:: INPUT DATA
## src/bsu_pkg.sv

```systemverilog
// Shared types, codes and constants of the breakpoint and step unit.
`timescale 1ns / 1ps

package bsu_pkg;

  localparam int unsigned ANCHOR_SLOTS_DEF = 32;
  localparam int unsigned BP_SLOTS_DEF     = 16;
  localparam int unsigned AIDX_W           = 8;
  localparam int unsigned BIDX_W           = 6;
  localparam logic [31:0] HITS_MAX         = 32'hFFFF_FFFF;

  typedef enum logic [2:0] {
    KIND_STMT   = 3'd0,
    KIND_THROW  = 3'd1,
    KIND_ADD    = 3'd2,
    KIND_DEL    = 3'd3,
    KIND_RESUME = 3'd4,
    KIND_QUERY  = 3'd5
  } kind_e;

  typedef enum logic [2:0] {
    MODE_CONTINUE = 3'd0,
    MODE_INTO     = 3'd1,
    MODE_OVER     = 3'd2,
    MODE_OUT      = 3'd3,
    MODE_INITIAL  = 3'd4
  } run_mode_e;

  typedef enum logic [1:0] {
    REASON_BP      = 2'd0,
    REASON_INITIAL = 2'd1,
    REASON_STEP    = 2'd2,
    REASON_THROW   = 2'd3
  } reason_e;

  typedef enum logic [1:0] {
    STATUS_OK        = 2'd0,
    STATUS_EXHAUSTED = 2'd1,
    STATUS_NO_BP     = 2'd2,
    STATUS_NOT_STOP  = 2'd3
  } status_e;

  typedef enum logic [2:0] {
    ST_IDLE,
    ST_A_LAUNCH,
    ST_A_WAIT,
    ST_B_LAUNCH,
    ST_B_WAIT,
    ST_COMMIT
  } bsu_state_e;

  typedef struct packed {
    logic [15:0] func;
    logic [15:0] pc;
  } a_key_t;

  typedef struct packed {
    logic              tok;
    logic              hit;
    logic [15:0]       best_num;
    logic [BIDX_W-1:0] best_slot;
    logic              free_hit;
    logic [AIDX_W-1:0] free_idx;
  } a_carry_t;

  typedef struct packed {
    logic              set;
    logic [AIDX_W-1:0] idx;
    logic [15:0]       func;
    logic [15:0]       pc;
    logic [BIDX_W-1:0] owner;
    logic [15:0]       num;
    logic              clr;
    logic [BIDX_W-1:0] clr_owner;
  } a_wr_t;

  typedef struct packed {
    logic              by_slot;
    logic              slot_ok;
    logic [BIDX_W-1:0] slot;
    logic [15:0]       number;
    logic              inc;
  } b_key_t;

  typedef struct packed {
    logic              tok;
    logic              found;
    logic [BIDX_W-1:0] slot;
    logic [31:0]       hits;
    logic              free_hit;
    logic [BIDX_W-1:0] free_slot;
  } b_carry_t;

  typedef struct packed {
    logic              set;
    logic              clr;
    logic [BIDX_W-1:0] slot;
    logic [15:0]       number;
  } b_wr_t;

endpackage

```

## src/bsu_bp_cell.sv

```systemverilog
// One breakpoint slot: number and hit count, with the lookup passed down the row.
`timescale 1ns / 1ps

module bsu_bp_cell import bsu_pkg::*; #(
  parameter int unsigned Idx = 0
) (
  input  logic     clk_i,
  input  logic     rst_ni,
  input  b_key_t   key_i,
  input  b_wr_t    wr_i,
  input  b_carry_t carry_i,
  output b_carry_t carry_o
);

  logic        valid_q;
  logic [15:0] number_q;
  logic [31:0] hits_q;
  logic [31:0] hits_next;
  logic        here;
  logic        match;
  b_carry_t    carry_d, carry_q;

  assign here      = (wr_i.slot == BIDX_W'(Idx));
  assign match     = valid_q && (key_i.by_slot ?
                     (key_i.slot_ok && (key_i.slot == BIDX_W'(Idx))) :
                     (number_q == key_i.number));
  assign hits_next = (key_i.inc && (hits_q != HITS_MAX)) ? hits_q + 32'd1 : hits_q;

  always_ff @(posedge clk_i or negedge rst_ni) begin
    if (!rst_ni) begin
      valid_q <= 1'b0;
    end else if (wr_i.set && here) begin
      valid_q <= 1'b1;
    end else if (wr_i.clr && here) begin
      valid_q <= 1'b0;
    end
  end

  always_ff @(posedge clk_i) begin
    if (wr_i.set && here) begin
      number_q <= wr_i.number;
      hits_q   <= '0;
    end else if (carry_i.tok && match) begin
      hits_q   <= hits_next;
    end
  end

  always_comb begin
    carry_d = carry_i;
    if (carry_i.tok) begin
      if (match && !carry_i.found) begin
        carry_d.found = 1'b1;
        carry_d.slot  = BIDX_W'(Idx);
        carry_d.hits  = hits_next;
      end
      if (!carry_i.free_hit && !valid_q) begin
        carry_d.free_hit  = 1'b1;
        carry_d.free_slot = BIDX_W'(Idx);
      end
    end
  end

  always_ff @(posedge clk_i or negedge rst_ni) begin
    if (!rst_ni) begin
      carry_q <= '0;
    end else begin
      carry_q <= carry_d;
    end
  end

  assign carry_o = carry_q;

endmodule

```

## config.mk

```make
export PLATFORM = sky130hd
export DESIGN_NAME = bsu_bp_cell
export DESIGN_NICKNAME = d
export VERILOG_FILES = /design/src/bsu_pkg.sv /design/src/bsu_bp_cell.sv
export SDC_FILE = /design/constraint.sdc
export NUM_CORES = 1
export LEC_CHECK = 0
export BUFFER_PORTS_ARGS = -buffer_cell sky130_fd_sc_hd__buf_2
export CORE_MARGIN = 2
export CORE_UTILIZATION = 40
export CTS_BUF_LIST = sky130_fd_sc_hd__clkbuf_16
export DETAILED_ROUTE_END_ITERATION = 7
export SYNTH_ARGS = -nofsm -noshare
export SYNTH_HDL_FRONTEND = slang
export SYNTH_SLANG_ARGS = --single-unit
```

## constraint.sdc

```tcl
create_clock -name clk_i -period 2.6 [get_ports clk_i]
set_input_delay 0.13 -clock clk_i [delete_from_list [all_inputs] [get_ports clk_i]]
set_output_delay 0.13 -clock clk_i [all_outputs]
set_load 0.005 [all_outputs]
```

==> results.cfg <==
[run_status]
status = finished, violations left
violations = hold timing

[global_routing]
grt_overflow_total = 0
antenna_found_initial = 0
grt_usage_pct = 18.5
grt_pass1_vias = 3820
grt_max_degree = 49
grt_pass1_wl_um = 18400

[sta]
fin_skew_ns = 0.00668
hold_viol_final = 33
period_minus_slack_ns = 2.35
slew_headroom_pct = 28.6
rsz0062_at_grt = false
setup_ws_ns = 0.250
finalSetupViolCount = 0
worst_pin_slew_ns = 1.07
slew_viol_final = 0
fin_crit_sh_pct = 90.4
timing.hold.ws_ns = -0.0233
max_freq_ghz = 0.426
fin_tns_setup_ns = 0

[clock_network]
worstSkewPairLatency_ns = 0.35
clock_path_buffers = 2
ctsResizeCount = 0
cts_root_buf = clkbuf_16
postCtsSetupRepairBufs = 0
clkTransAtPathRegs_ns = 0.07
cts_tree = built
clock_sinks = 96
cts_made_buffers = 9
postCtsHoldBufs = 27
htreeDepth = 3

[power]
p_leak_uw = 0.00251
vdd.ir_drop.worst_mv = 0.301
p_switching_uw = 701
comb_power_share_pct = 8.1
p_seq_share_pct = 50.0
p_per_area_nw_per_um2 = 517
switching_share_pct = 22.3
intPower_uw = 2450
clkPwrFrac_pct = 41.9

[layout]
drive_gt1_share_pct = 32.3
fin_nets = 713
fillerInstances = 1094
n_antenna_cell = 0
multi_input_area_um2 = 2160
final_area_um2 = 6090
syn_to_final_growth_pct = 30.4
final_cell_mix = buf_2 (144), dfrtp_1 (48), o21ai_0 (33), dfxtp_1 (32), a21oi_1 (28)
regArea_um2 = 2320
final_common_cell = buf_2

[drt]
drcViolationCount = 0
wl_per_cell_um = 15.2
vias_per_cell = 5.23
firstDrtPassIters = 4
drtIter0Drc = 250
wl_um = 11600
via_count = 3984
ant_nets = 0

[setup_path]
end_kind = flip-flop
cp_max_fo = 20
critPathKind = flip-flop to flip-flop
worstPathArrival_ns = 2.63
r2r_slack_ns = 0.25
reg2regPathDepth = 6
cp_data_required_time_ns = 2.88
r2r_start = number_q[11]$_DFFE_PP_
worst_setup_path_start_kind = flip-flop
timing.rr.end = hits_q[4]$_SDFFE_PP0P_

[synthesis]
ys_warn_count = 0
ys_seq_area_share_pct = 49.8
netlist.area_leader.share_pct = 25.7
yosys.area.top_type = dfrtp_1
synth_edf_count = 16
synth_top_flop_cell = dfrtp_1
async_reset_ff_share_pct = 50.0
syn_nets = 546
syn_area_um2 = 4670
synth_cell_types = 48
syn_inst = 447
syn_avg_cell_area_um2 = 10.4
synth_seq_cells = 96
synth.top_cells.by_area = dfrtp_1 (26%), dfxtp_1 (14%), edfxtp_1 (10%)

[floorplan]
core_region_area_um2 = 11400
initial_core_util_pct = 40.9
pin_count = 145
rows = 39
dieArea_um2 = 12500
die_y_um = 112
die_w_um = 112

[placement]
dpl_worst_slack_ns = 0.288
finalWeightedCongestion = 0.866
port_buffers = 144
placed_area_um2 = 5530
hpwl_um = 8350

[min_path]
hp-class = primary input to async pin

[run]
cap_viol_max_count = 0
[stage by stage]
step | power [uW] | std cells | util (%)
global route | 3270 | 762 | 53.3
global placement | 1830 | 719 | 48.4
finish | 3150 | 762 | 53.3
CTS | 3190 | 762 | 53.3
floorplan | 1690 | 447 | -
detailed placement | 1830 | 719 | 48.4
[flip-flops by register name, summed over array words and instances, names as in the netlist]
signal	count
hits_q	32
carry_o	47
number_q	16
valid_q	1
[synth_stat cells (2+ instances only)]
cell and number:
dfrtp_1 48, o21ai_0 33, dfxtp_1 32, a21oi_1 28
xnor2_1 27, nand2_1 20, nand3_1 20, or3_1 19
xor2_1 18, nor2_1 17, edfxtp_1 16, mux2_2 16
nand4_1 15, or4_1 13, o31ai_1 12, clkbuf_1 11
o21ai_1 11, and4_1 9, and3_1 8, and2_1 6
nor2b_1 6, buf_6 5, nor4_1 5, buf_2 4
buf_4 4, clkbuf_2 4, mux2_4 4, nor3_1 4
o31a_1 4, nand2b_1 3, o2111ai_1 3, o211ai_1 3
inv_1 2, mux2i_1 2, nand2_4 2
[layout make-up]
type / instances / area share, %
Tap cell: 143 / 2.94
Sequential cell: 96 / 38.2
Clock buffer: 9 / 3.70
Multi-Input combinational cell: 320 / 35.4
Clock inverter: 7 / 1.03
Inverter: 2 / 0.123
Timing Repair Buffer: 185 / 18.6
[logic make-up after synthesis]
| family | after synthesis | synth area share [%] |
|---|---|---|
| mux | 22 | 5.58 |
| flops | 96 | 49.8 |
| fa+ha+maj | 1 | 0.268 |
| xor+xnor | 45 | 8.45 |
| simple gates | 154 | 19.6 |
| compound gates | 98 | 12.3 |
| buf+inv | 31 | 4.08 |
[critical path, stage by stage (launching register included)]
cell and delay, ns:
edfxtp_1 0.39, xor2_1 0.17, nor4_1 0.31, nand4_1 0.16
o31a_1 0.52, or4_1 0.59, a21oi_1 0.15
[power groups by stage]
stage               Sequential, uW  Clock (uW)  Combinational [uW]
detailed placement            1610           0                 228
floorplan                     1610           0                79.0
global placement              1610           0                 224
global route                  1580        1410                 285
CTS                           1580        1350                 260
finish                        1570        1320                 255
[layer usage]
metal	up-vias	part of all wire [%]	wire length, um	track usage (%)
li1	1976	-	-	-
met2	89	51	5880	30.4
met3	15	4.5	518	4.00
met4	0	2.0	235	8.54
met1	1904	43	4940	23.5
met5	-	0	0	0
[how the worst max path moves through the flow]
stage	start	endpoint	slack, ns	depth (start not counted)
finish	number_q[11]$_DFFE_PP_	hits_q[4]$_SDFFE_PP0P_	0.25	6
global route	hits_q[0]$_SDFFE_PP0P_	carry_o[22]$_DFF_PN0_	0.12	8
CTS	number_q[2]$_DFFE_PP_	hits_q[11]$_SDFFE_PP0P_	0.27	7
detailed placement	number_q[2]$_DFFE_PP_	hits_q[11]$_SDFFE_PP0P_	0.29	7
global placement	number_q[2]$_DFFE_PP_	hits_q[3]$_SDFFE_PP0P_	0.28	7
floorplan	wr_i[19]	number_q[0]$_DFFE_PP_	0.46	5
No activity file was read; power rests on OpenSTA's default activity.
::::
DESCRIPTION OF THE TASK
Check each line above for the word "match", and copy the lines where it appears.

RESULT OF THE TASK
  logic        match;
  assign match     = valid_q && (key_i.by_slot ?
    end else if (carry_i.tok && match) begin
      if (match && !carry_i.found) begin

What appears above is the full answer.